Ein ganz untypischer Roman des Autors, vermischt er doch die Genres Liebesgeschichte und Thriller. Bereits im Prolog wird eine namenlose männliche Person eingeführt, die sich an der Protagonistin rächen will. Sodann werden die beiden Hauptfiguren vorgestellt. Colin Hancock ist in der Vergangenheit wegen zahlloser Kneipenschlägereien mit dem Gesetz in Konflikt geraten. Im Bemühen, sich zu ändern, konzentriert er sich ganz auf sein Ziel, Lehrer zu werden, und den Käfigkampf, um Aggressionen abzubauen. Eines Nachts trifft er auf die mit einer Reifenpanne liegen gebliebene Maria Sanchez, die Anwältin ist. Angesichts des Autors wenig überraschend, entwickelt sich zwischen beiden eine Liebesbeziehung, die durch einen Maria wegen eines ihrer früheren Fälle gnadenlos verfolgenden Stalker gestört wird. Colin setzt alles daran, den Stalker zu fassen …

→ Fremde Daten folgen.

## config.mk

```make
export PLATFORM = sky130hd
export DESIGN_NAME = wrs_supervisor
export DESIGN_NICKNAME = d
export VERILOG_FILES = /design/src/design/wrs_pkg.sv /design/src/design/wrs_hold_if.sv /design/src/design/wrs_hold.sv /design/src/design/wrs_supervisor.sv /design/src/design/wrs_sync.sv
export SDC_FILE = /design/constraint.sdc
export NUM_CORES = 1
export LEC_CHECK = 0
export ABC_AREA = 1
export BUFFER_PORTS_ARGS = -buffer_cell sky130_fd_sc_hd__buf_2
export CAP_MARGIN = 20
export CORE_UTILIZATION = 65
export CTS_BUF_LIST = sky130_fd_sc_hd__clkbuf_8
export DETAILED_ROUTE_END_ITERATION = 10
export MAX_ROUTING_LAYER = met4
export PLACE_DENSITY = 0.88
export SLEW_MARGIN = 20
export SYNTH_ARGS = -nofsm -noshare
export SYNTH_HDL_FRONTEND = slang
export SYNTH_SLANG_ARGS = --single-unit
```

## constraint.sdc

```tcl
create_clock -name clk_i -period 3.8 [get_ports clk_i]
set_clock_uncertainty 0.05 [all_clocks]
set_input_delay 0.38 -clock clk_i [delete_from_list [all_inputs] [get_ports clk_i]]
set_output_delay 0.38 -clock clk_i [all_outputs]
set_load 0.005 [all_outputs]
```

Die Kapitel sind abwechselnd Colin und Maria gewidmet und werden erzählt von einem beobachtenden Erzähler. Es ist sehr viel Dialog enthalten. Das sprachliche Niveau ist eher einfach gehalten und erinnert mit vielen Aufzählungen der Handlungsabfolge („erst …“, „danach …“, „dann …“) an Grundschulaufsätze. Colin ist aufgrund seiner Vergangenheit nicht gerade ein Sympathieträger. Seine Standardantwort „okay“ auf alle möglichen Fragen, sein Hang zur absoluten Ehrlichkeit und der Umstand, den Stalker im Alleingang wie ein Detektiv zu erwischen, sind etwas befremdlich. An Maria stört mich, dass sie als erfolgreiche junge Rechtsanwältin eingeführt wird, sich dann aber als schwach und ängstlich entpuppt. Die Auflösung des Geschehens um den Stalker fesselt bis zum Schluss.

Alles in allem ein sich im durchschnittlichen Rahmen bewegender Roman.